Every Tom Kundig–designed project begins with a scribble. “Drawings, for me, are working tools,” says the architect. Like a writer’s shorthand, they may not be discernible without explanation from their creator, but they are “deeply informed, both by the context and some of the histories that I am bringing to the project.” Loosely to scale and driven by the intended program and specific client stipulations, those conceptual sketches have led Kundig through the nearly 45 years of practice celebrated in his new monograph, Working Title , out from Princeton Architectural Press on June 23. From commercial high-rises to wineries, from museums to private homes, the Seattle-based architect has seemingly done it all, translating the organic sensibility of his work for a variety of typologies with his AD100 firm Olson Kundig . The book allows an intimate look at these projects, including seven unpublished works, and his unique process of making architecture.

Working Title by Tom Kundig (Princeton Architectural Press, $80)
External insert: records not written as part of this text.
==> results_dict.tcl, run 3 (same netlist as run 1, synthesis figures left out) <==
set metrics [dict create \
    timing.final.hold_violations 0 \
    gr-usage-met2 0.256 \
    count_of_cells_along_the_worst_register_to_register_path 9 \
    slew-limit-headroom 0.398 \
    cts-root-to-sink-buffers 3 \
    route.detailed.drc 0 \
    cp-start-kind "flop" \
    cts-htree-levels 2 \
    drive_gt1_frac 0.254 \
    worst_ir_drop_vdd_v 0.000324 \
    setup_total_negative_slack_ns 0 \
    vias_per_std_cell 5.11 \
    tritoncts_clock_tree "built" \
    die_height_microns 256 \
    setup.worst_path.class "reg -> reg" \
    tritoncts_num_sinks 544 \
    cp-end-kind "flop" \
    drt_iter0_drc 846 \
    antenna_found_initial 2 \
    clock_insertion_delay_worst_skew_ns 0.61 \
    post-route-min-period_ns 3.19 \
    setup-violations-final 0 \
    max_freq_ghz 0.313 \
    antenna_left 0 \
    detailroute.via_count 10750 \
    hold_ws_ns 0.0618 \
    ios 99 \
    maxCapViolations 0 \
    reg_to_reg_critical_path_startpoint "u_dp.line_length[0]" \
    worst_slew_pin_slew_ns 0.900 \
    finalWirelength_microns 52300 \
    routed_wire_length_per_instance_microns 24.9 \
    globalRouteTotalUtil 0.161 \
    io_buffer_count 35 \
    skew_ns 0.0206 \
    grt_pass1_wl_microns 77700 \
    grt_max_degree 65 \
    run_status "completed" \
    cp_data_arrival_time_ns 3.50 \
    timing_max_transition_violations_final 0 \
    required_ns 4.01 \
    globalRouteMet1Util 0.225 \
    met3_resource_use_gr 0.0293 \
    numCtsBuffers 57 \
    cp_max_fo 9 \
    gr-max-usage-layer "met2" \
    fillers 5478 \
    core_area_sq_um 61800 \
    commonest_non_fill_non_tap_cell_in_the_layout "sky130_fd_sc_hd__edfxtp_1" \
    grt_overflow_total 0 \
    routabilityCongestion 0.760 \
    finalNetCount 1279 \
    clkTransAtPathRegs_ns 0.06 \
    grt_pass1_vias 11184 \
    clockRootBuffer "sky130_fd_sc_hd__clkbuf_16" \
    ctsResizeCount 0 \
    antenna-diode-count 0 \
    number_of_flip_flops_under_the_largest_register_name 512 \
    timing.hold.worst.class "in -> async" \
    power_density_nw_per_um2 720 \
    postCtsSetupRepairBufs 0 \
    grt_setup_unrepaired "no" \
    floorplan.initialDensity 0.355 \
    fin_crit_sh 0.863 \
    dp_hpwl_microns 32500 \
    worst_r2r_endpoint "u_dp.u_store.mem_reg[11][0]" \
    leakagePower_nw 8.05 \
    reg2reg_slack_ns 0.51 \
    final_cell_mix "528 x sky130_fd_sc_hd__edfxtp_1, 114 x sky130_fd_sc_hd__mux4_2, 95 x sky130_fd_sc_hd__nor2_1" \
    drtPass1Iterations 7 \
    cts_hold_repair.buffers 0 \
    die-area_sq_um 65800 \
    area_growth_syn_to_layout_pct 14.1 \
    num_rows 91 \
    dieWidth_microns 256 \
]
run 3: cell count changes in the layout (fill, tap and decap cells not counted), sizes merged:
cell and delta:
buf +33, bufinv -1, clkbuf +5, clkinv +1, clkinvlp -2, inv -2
## config.mk

```make
export PLATFORM = sky130hd
export DESIGN_NAME = track_signal_sync_and_bit_encoder
export DESIGN_NICKNAME = d
export VERILOG_FILES = /design/src/rtl/core/tsbe_pkg.sv /design/src/rtl/core/tsbe_front.sv /design/src/rtl/core/tsbe_back.sv /design/src/rtl/core/track_signal_sync_and_bit_encoder.sv
export SDC_FILE = /design/constraint.sdc
export NUM_CORES = 1
export LEC_CHECK = 0
export ABC_AREA = 1
export BUFFER_PORTS_ARGS = -buffer_cell sky130_fd_sc_hd__buf_2
export CORE_MARGIN = 4
export CORE_UTILIZATION = 45
export DETAILED_ROUTE_END_ITERATION = 10
export HOLD_SLACK_MARGIN = 0.05
export SETUP_SLACK_MARGIN = 0.3
export SLEW_MARGIN = 20
export SYNTH_ARGS = -nofsm -noshare
export SYNTH_HDL_FRONTEND = slang
export SYNTH_SLANG_ARGS = --single-unit
```

## constraint.sdc

```tcl
create_clock -name i_clk -period 4.4 [get_ports i_clk]
set_clock_uncertainty 0.2 [all_clocks]
set_input_delay 0.22 -clock i_clk [delete_from_list [all_inputs] [get_ports i_clk]]
set_output_delay 0.22 -clock i_clk [all_outputs]
set_load 0.03 [all_outputs]
```
===== src/rtl/core/ddam_pkg.sv =====
`default_nettype none

package ddam_pkg;

    // Operation codes carried with each input word.
    typedef enum logic [1:0] {
        OP_LOAD_A = 2'd0,
        OP_LOAD_B = 2'd1,
        OP_ADD    = 2'd2,
        OP_MUL    = 2'd3
    } op_t;

    // Controller states.
    typedef enum logic [2:0] {
        ST_IDLE,
        ST_PASS_INIT,
        ST_PASS_READ,
        ST_SWEEP,
        ST_EMIT_INIT,
        ST_EMIT_READ,
        ST_EMIT_LOAD,
        ST_EMIT_WAIT
    } ctrl_state_t;

    // Commands from the controller to the datapath.
    typedef struct packed {
        logic load;       // store one operand digit
        logic start;      // begin an add or multiply
        logic pass_init;  // latch the bounds of one digit sweep
        logic pos_clear;  // restart the position counter
        logic advance;    // step the position counter
        logic sweep;      // process one position of a sweep
        logic next_j;     // move on to the next multiplier digit
        logic out_load;   // capture one result digit into the output register
    } ddam_cmd_t;

    // Status from the datapath to the controller.
    typedef struct packed {
        logic sweep_end;  // the position in process is the last of this sweep
        logic more_j;     // another multiplier digit follows
        logic out_last;   // the result digit on the output is the top one
    } ddam_status_t;

    localparam logic [3:0] DIGIT_MAX = 4'd9;
    localparam logic [4:0] RADIX     = 5'd10;

    // Quotient and remainder by ten for values up to 127, through a reciprocal
    // multiply; returns {quotient, remainder}.
    function automatic logic [7:0] div10(input logic [6:0] x);
        logic [14:0] prod;
        logic [3:0]  quot;
        logic [6:0]  rem;
        prod = {8'd0, x} * 15'd205;
        quot = prod[14:11];
        rem  = x - {quot, 3'd0} - {2'd0, quot, 1'b0};
        return {quot, rem[3:0]};
    endfunction

endpackage

`default_nettype wire


===== src/rtl/core/ddam_ctrl.sv =====
`default_nettype none

module ddam_ctrl (
    input  wire logic                  aclk,
    input  wire logic                  aresetn,
    input  wire logic                  s_tvalid,
    input  wire ddam_pkg::op_t         op,
    input  wire logic                  m_tready,
    input  wire ddam_pkg::ddam_status_t status,
    output logic                       s_tready,
    output logic                       m_tvalid,
    output ddam_pkg::ddam_cmd_t        cmd
);
    import ddam_pkg::*;

    ctrl_state_t state_reg;
    ctrl_state_t state_next;

    // State register.
    always_ff @(posedge aclk) begin
        if (!aresetn) begin
            state_reg <= ST_IDLE;
        end else begin
            state_reg <= state_next;
        end
    end

    // Next state.
    always_comb begin
        state_next = state_reg;
        case (state_reg)
            ST_IDLE: begin
                if (s_tvalid && (op == OP_ADD || op == OP_MUL)) begin
                    state_next = ST_PASS_INIT;
                end
            end
            ST_PASS_INIT: state_next = ST_PASS_READ;
            ST_PASS_READ: state_next = ST_SWEEP;
            ST_SWEEP: begin
                if (status.sweep_end) begin
                    state_next = status.more_j ? ST_PASS_INIT : ST_EMIT_INIT;
                end
            end
            ST_EMIT_INIT: state_next = ST_EMIT_READ;
            ST_EMIT_READ: state_next = ST_EMIT_LOAD;
            ST_EMIT_LOAD: state_next = ST_EMIT_WAIT;
            ST_EMIT_WAIT: begin
                if (m_tready) begin
                    state_next = status.out_last ? ST_IDLE : ST_EMIT_READ;
                end
            end
            default: state_next = ST_IDLE;
        endcase
    end

    // Outputs and datapath commands.
    always_comb begin
        cmd      = '0;
        s_tready = 1'b0;
        m_tvalid = 1'b0;
        case (state_reg)
            ST_IDLE: begin
                s_tready = 1'b1;
                if (s_tvalid) begin
                    if (op == OP_LOAD_A || op == OP_LOAD_B) begin
                        cmd.load = 1'b1;
                    end else begin
                        cmd.start = 1'b1;
                    end
                end
            end
            ST_PASS_INIT: begin
                cmd.pass_init = 1'b1;
                cmd.pos_clear = 1'b1;
            end
            ST_PASS_READ: cmd.advance = 1'b1;
            ST_SWEEP: begin
                cmd.sweep   = 1'b1;
                cmd.advance = 1'b1;
                cmd.next_j  = status.sweep_end && status.more_j;
            end
            ST_EMIT_INIT: cmd.pos_clear = 1'b1;
            ST_EMIT_READ: ;
            ST_EMIT_LOAD: cmd.out_load = 1'b1;
            ST_EMIT_WAIT: begin
                m_tvalid    = 1'b1;
                cmd.advance = m_tready && !status.out_last;
            end
            default: ;
        endcase
    end

endmodule

`default_nettype wire


===== src/rtl/core/ddam_datapath.sv =====
`default_nettype none

module ddam_datapath #(
    parameter int MAX_DIGITS = 32
) (
    input  wire logic                   aclk,
    input  wire logic                   aresetn,
    input  wire ddam_pkg::op_t          in_op,
    input  wire logic [3:0]             in_digit,
    input  wire logic                   in_restart,
    input  wire ddam_pkg::ddam_cmd_t    cmd,
    output ddam_pkg::ddam_status_t      status,
    output logic [3:0]                  out_digit,
    output logic [4:0]                  out_pos,
    output logic                        out_last,
    output logic                        out_ovf
);
    import ddam_pkg::*;

    localparam int AW    = $clog2(MAX_DIGITS);
    localparam int DEPTH = 1 << AW;
    localparam int LW    = $clog2(MAX_DIGITS + 1);
    localparam int PW    = $clog2(2 * MAX_DIGITS);
    localparam logic [PW-1:0] MAX_P = PW'(MAX_DIGITS);
    localparam logic [LW-1:0] MAX_L = LW'(MAX_DIGITS);

    // Digit stores.
    logic [3:0] a_mem   [DEPTH];
    logic [3:0] b_mem   [DEPTH];
    logic [3:0] acc_mem [DEPTH];

    // Lengths, loop indexes and sweep bounds.
    logic [LW-1:0] a_len_reg;
    logic [LW-1:0] b_len_reg;
    logic [LW-1:0] acc_len_reg;
    logic [AW-1:0] j_reg;
    logic          is_mul_reg;
    logic          a_init_reg;
    logic          b_init_reg;
    logic [LW-1:0] srclen_reg;
    logic [PW-1:0] hi_reg;
    logic [PW-1:0] span_reg;
    logic [PW-1:0] pos_reg;
    logic [PW-1:0] proc_pos_reg;
    logic [3:0]    mc_reg;
    logic          ac_reg;
    logic          ovf_reg;

    // Registered read data.
    logic [3:0] a_rd_reg;
    logic [3:0] b_rd_reg;
    logic [3:0] acc_rd_reg;
    logic       a_zero_reg;
    logic       b_zero_reg;

    // Output word.
    logic [3:0] out_digit_reg;
    logic [4:0] out_pos_reg;
    logic       out_last_reg;
    logic       out_ovf_reg;

    // Load path: restart points the write at position zero.
    logic          load_is_b;
    logic [LW-1:0] load_addr;
    logic          load_fits;
    logic [3:0]    load_digit;

    assign load_is_b  = (in_op == OP_LOAD_B);
    assign load_addr  = in_restart ? '0 : (load_is_b ? b_len_reg : a_len_reg);
    assign load_fits  = load_addr < MAX_L;
    assign load_digit = (in_digit > DIGIT_MAX) ? DIGIT_MAX : in_digit;

    // Read addresses follow the position counter.
    logic [PW-1:0] a_pos;
    logic [AW-1:0] a_addr;
    logic [AW-1:0] b_addr;
    logic [AW-1:0] acc_addr;

    assign a_pos    = is_mul_reg ? (pos_reg - PW'(j_reg)) : pos_reg;
    assign a_addr   = a_pos[AW-1:0];
    assign b_addr   = is_mul_reg ? j_reg : pos_reg[AW-1:0];
    assign acc_addr = pos_reg[AW-1:0];

    // Position zero of an operand reads as zero until it is first written.
    logic [3:0] a_val;
    logic [3:0] b_val;

    assign a_val = a_zero_reg ? 4'd0 : a_rd_reg;
    assign b_val = b_zero_reg ? 4'd0 : b_rd_reg;

    // One position of a sweep: source digit plus partial product digit plus carry.
    logic          src_ok;
    logic [3:0]    src_d;
    logic          a_ok;
    logic [7:0]    prod;
    logic [6:0]    xm;
    logic [7:0]    xm_div;
    logic [3:0]    md;
    logic [3:0]    mq;
    logic [3:0]    pp_d;
    logic [4:0]    x_sum;
    logic          wrap;
    logic [4:0]    x_rem;
    logic          at_end;
    logic [LW-1:0] end_len;

    assign src_ok = proc_pos_reg < PW'(srclen_reg);
    assign src_d  = src_ok ? (is_mul_reg ? acc_rd_reg : a_val) : 4'd0;
    assign a_ok   = (proc_pos_reg >= PW'(j_reg)) && (proc_pos_reg < hi_reg);
    assign prod   = {4'd0, a_val} * {4'd0, b_val};
    assign xm     = (a_ok ? prod[6:0] : 7'd0) + {3'd0, mc_reg};
    assign xm_div = div10(xm);
    assign mq     = xm_div[7:4];
    assign md     = xm_div[3:0];
    assign pp_d   = is_mul_reg ? md
                  : ((proc_pos_reg < PW'(b_len_reg)) ? b_val : 4'd0);
    assign x_sum  = {1'b0, src_d} + {1'b0, pp_d} + {4'd0, ac_reg};
    assign wrap   = x_sum >= RADIX;
    assign x_rem  = wrap ? (x_sum - RADIX) : x_sum;
    assign at_end = proc_pos_reg == span_reg;

    // The top position keeps its digit only when it is nonzero.
    always_comb begin
        if (span_reg >= MAX_P) begin
            end_len = MAX_L;
        end else if (x_sum != 5'd0) begin
            end_len = LW'(span_reg) + LW'(1);
        end else begin
            end_len = LW'(span_reg);
        end
    end

    // Bounds of the next sweep.
    logic [LW-1:0] srclen_next;
    logic [PW-1:0] hi_next;
    logic [PW-1:0] ppb_next;

    always_comb begin
        if (is_mul_reg) begin
            srclen_next = (j_reg == '0) ? '0 : acc_len_reg;
        end else begin
            srclen_next = a_len_reg;
        end
        hi_next  = PW'(a_len_reg) + PW'(j_reg);
        ppb_next = is_mul_reg ? hi_next : PW'(b_len_reg);
    end

    // Operand memories.
    always_ff @(posedge aclk) begin
        if (cmd.load && load_fits && !load_is_b) begin
            a_mem[load_addr[AW-1:0]] <= load_digit;
        end
        if (cmd.load && load_fits && load_is_b) begin
            b_mem[load_addr[AW-1:0]] <= load_digit;
        end
        a_rd_reg <= a_mem[a_addr];
        b_rd_reg <= b_mem[b_addr];
    end

    // Accumulator memory.
    always_ff @(posedge aclk) begin
        if (cmd.sweep && proc_pos_reg < MAX_P) begin
            acc_mem[proc_pos_reg[AW-1:0]] <= x_rem[3:0];
        end
        acc_rd_reg <= acc_mem[acc_addr];
    end

    // Lengths, written flags and operation mode.
    always_ff @(posedge aclk) begin
        if (!aresetn) begin
            a_len_reg   <= LW'(1);
            b_len_reg   <= LW'(1);
            acc_len_reg <= '0;
            a_init_reg  <= 1'b0;
            b_init_reg  <= 1'b0;
            is_mul_reg  <= 1'b0;
            j_reg       <= '0;
            ovf_reg     <= 1'b0;
        end else begin
            if (cmd.load && load_fits) begin
                if (load_is_b) begin
                    b_len_reg <= load_addr + LW'(1);
                    if (load_addr == '0) begin
                        b_init_reg <= 1'b1;
                    end
                end else begin
                    a_len_reg <= load_addr + LW'(1);
                    if (load_addr == '0) begin
                        a_init_reg <= 1'b1;
                    end
                end
            end else if (cmd.load) begin
                if (load_is_b) begin
                    b_len_reg <= load_addr;
                end else begin
                    a_len_reg <= load_addr;
                end
            end
            if (cmd.start) begin
                is_mul_reg <= (in_op == OP_MUL);
                j_reg      <= '0;
                ovf_reg    <= 1'b0;
            end
            if (cmd.next_j) begin
                j_reg <= j_reg + AW'(1);
            end
            if (cmd.sweep && proc_pos_reg >= MAX_P && x_sum != 5'd0) begin
                ovf_reg <= 1'b1;
            end
            if (cmd.sweep && at_end) begin
                acc_len_reg <= end_len;
            end
        end
    end

    // Position counter, sweep bounds and carries.
    always_ff @(posedge aclk) begin
        if (!aresetn) begin
            pos_reg <= '0;
        end else if (cmd.pos_clear) begin
            pos_reg <= '0;
        end else if (cmd.advance) begin
            pos_reg <= pos_reg + PW'(1);
        end
    end

    always_ff @(posedge aclk) begin
        proc_pos_reg <= pos_reg;
        a_zero_reg   <= (a_addr == '0) && !a_init_reg;
        b_zero_reg   <= (b_addr == '0) && !b_init_reg;
        if (cmd.pass_init) begin
            srclen_reg <= srclen_next;
            hi_reg     <= hi_next;
            span_reg   <= (PW'(srclen_next) > ppb_next) ? PW'(srclen_next) : ppb_next;
            mc_reg     <= 4'd0;
            ac_reg     <= 1'b0;
        end else if (cmd.sweep) begin
            mc_reg <= mq;
            ac_reg <= wrap;
        end
    end

    // Output word.
    always_ff @(posedge aclk) begin
        if (cmd.out_load) begin
            out_digit_reg <= acc_rd_reg;
            out_pos_reg   <= 5'(proc_pos_reg);
            out_last_reg  <= (proc_pos_reg + PW'(1)) == PW'(acc_len_reg);
            out_ovf_reg   <= ovf_reg;
        end
    end

    assign status.sweep_end = at_end;
    assign status.more_j    = is_mul_reg && ((LW'(j_reg) + LW'(1)) < b_len_reg);
    assign status.out_last  = out_last_reg;

    assign out_digit = out_digit_reg;
    assign out_pos   = out_pos_reg;
    assign out_last  = out_last_reg;
    assign out_ovf   = out_ovf_reg;

endmodule

`default_nettype wire


===== src/rtl/core/decimal_digit_add_multiply.sv =====
// Channel  Direction  Ports                           Word contents
// s_       in         s_tvalid s_tready s_tdata       digit
//                     s_tuser                         op, restart
// m_       out        m_tvalid m_tready m_tdata       result_digit, digit_position
//                     m_tlast m_tuser                 last, overflow
//
// An add or multiply runs digit sweeps over one shared add-and-multiply digit unit:
// each sweep passes an init and a read state, then each position up to its top one
// (max(la,lb) for add; max(accumulator length, la+j) for multiplier digit j, with
// zero length for j = 0); each result word then goes through the accumulator read
// port. No word is taken while a result is pending.
// Reset is synchronous and active low; both operands return to the single
// digit zero. A stalled result word holds the block until it is taken.
`default_nettype none

module decimal_digit_add_multiply #(
    parameter int MAX_DIGITS = 32
) (
    input  wire logic        aclk,
    input  wire logic        aresetn,
    input  wire logic        s_tvalid,
    output logic             s_tready,
    input  wire logic [7:0]  s_tdata,   // [3:0] digit, [7:4] zero
    input  wire logic [2:0]  s_tuser,   // [1:0] op, [2] restart
    output logic             m_tvalid,
    input  wire logic        m_tready,
    output logic [15:0]      m_tdata,   // [3:0] result_digit, [8:4] digit_position
    output logic             m_tlast,
    output logic             m_tuser    // [0] overflow
);
    import ddam_pkg::*;

    op_t          in_op;
    ddam_cmd_t    cmd;
    ddam_status_t status;
    logic [3:0]   out_digit;
    logic [4:0]   out_pos;

    assign in_op = op_t'(s_tuser[1:0]);

    // Sequencer.
    ddam_ctrl u_ctrl (
        .aclk     (aclk),
        .aresetn  (aresetn),
        .s_tvalid (s_tvalid),
        .op       (in_op),
        .m_tready (m_tready),
        .status   (status),
        .s_tready (s_tready),
        .m_tvalid (m_tvalid),
        .cmd      (cmd)
    );

    // Digit stores and the digit unit.
    ddam_datapath #(
        .MAX_DIGITS (MAX_DIGITS)
    ) u_datapath (
        .aclk       (aclk),
        .aresetn    (aresetn),
        .in_op      (in_op),
        .in_digit   (s_tdata[3:0]),
        .in_restart (s_tuser[2]),
        .cmd        (cmd),
        .status     (status),
        .out_digit  (out_digit),
        .out_pos    (out_pos),
        .out_last   (m_tlast),
        .out_ovf    (m_tuser)
    );

    assign m_tdata = {7'd0, out_pos, out_digit};

endmodule

`default_nettype wire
In addition to starting his conceptual sketches with developed design details, what sets Kundig apart is his ability to embed humanistic qualities into work of any scale. “Years ago, Glenn Murcutt [the Australian Pritzker Prize–winning architect] once said to me that residential architecture is the architecture that the architects have forgotten. In fact, residential architecture is the root and soul of everything we do,” he explains. Take, for example, the topography-hugging Martin’s Lane Winery in Canada, where an industrial interior is hidden by an intimate visitors’ entrance. Through a picture window in the cantilevered tasting room, guests become surrounded by the vineyards, and the Okanagan landscape beyond. Or see the new home for the Burke Museum of Natural History and Culture in Seattle. Though large and container-like inside, the museum’s shed roof is a nod to the traditional homes of the Coast Salish peoples, native to the Pacific Northwest. Though neither is a residential project, each incorporates home-like designs.

The new Burke Museum of Natural History and Culture, designed by Tom Kundig of Olson Kundig, has a pine façade on its upper floors and a roof shape inspired by the traditional homes of a First Nations people from the Pacific Northwest.

To Kundig, there is no distinction in the process to create projects of different typologies. “When you approach a large project or a small project, you are approaching it from the same basis: You are making a place for human beings to be human, which means that you have the same sort of value system that is working its way through these projects,” the architect says.

Martin’s Lane Winery in Canada was designed by architect Tom Kundig as two volumes, one that hugs the topography and the other that cantilevers over it.

The idea is guided by his close relationship with nature, one that began in childhood. Born in Northern California and raised in Washington state, he finds himself “nature-based in instinct,” and is excited by the utilization of natural materials in architecture, embracing the way they age and change over time. Residential projects like the three-story treehouse in Costa Rica, built entirely of local teak and passively operable, or Hale Lane on Hawaii’s Big Island, where interior and exterior are nearly indistinguishable, are prime examples.

An interior staircase in a Costa Rica treehouse, designed by Tom Kundig.

The treehouse was designed for clients who are both avid environmentalists and surfers.

But the architect’s love for designing with so-called “gizmos” (the levers, cranks, pivoting walls, wheels, and shades embedded in his work) is also rooted in the natural world. “When you move something large or heavy or cumbersome using the ideas of physics, you are embracing the natural world through your body,” he explains. And often, the movement of those large, heavy, or cumbersome things reveals a vista. Financier Kipp Nelson’s Hollywood aerie (revealed in AD ’s November 2019 issue and also featured in the new monograph) is a contemporary machine for living, where glass sliders open the living room to the pool, and mechanical shutters keep the evening chill out of a cantilevered master bedroom that seems to float over La La Land. Meanwhile, the previously unpublished Wasatch House in Salt Lake City is completely grounded, a series of three pavilions where landscape weaves in and under its sky bridges, and interior panels can open or close living spaces.

The Wasatch House in Salt Lake City, Utah, frames views of Mount Olympus.

“If you look through all the projects in the book, they are relatively narrow in certain directions to a sort of refuge area and then that refuge area can open to a big prospect view. So you’re always aware of the yin and yang of nature, both big views, refuge views; black and white; hard and soft; protected and exposed,” he says. “The intention is that you have your choice to either embrace, protect, or waive through use of these objects.”

A bedroom in a Dallas apartment.

While each of Kundig’s projects has their own contextual quirks, they all feel embedded in nature, whether they are actually urban or rural (the architect is currently completing a multi-family housing complex, 8899 Beverly Boulevard in Los Angeles, and several hospitality projects around the world). The thread that connects them all? Humanity, he says: “The basis is always what it means to be a human, what it means to be alive, what it means to experience our place and our short period of time on earth.”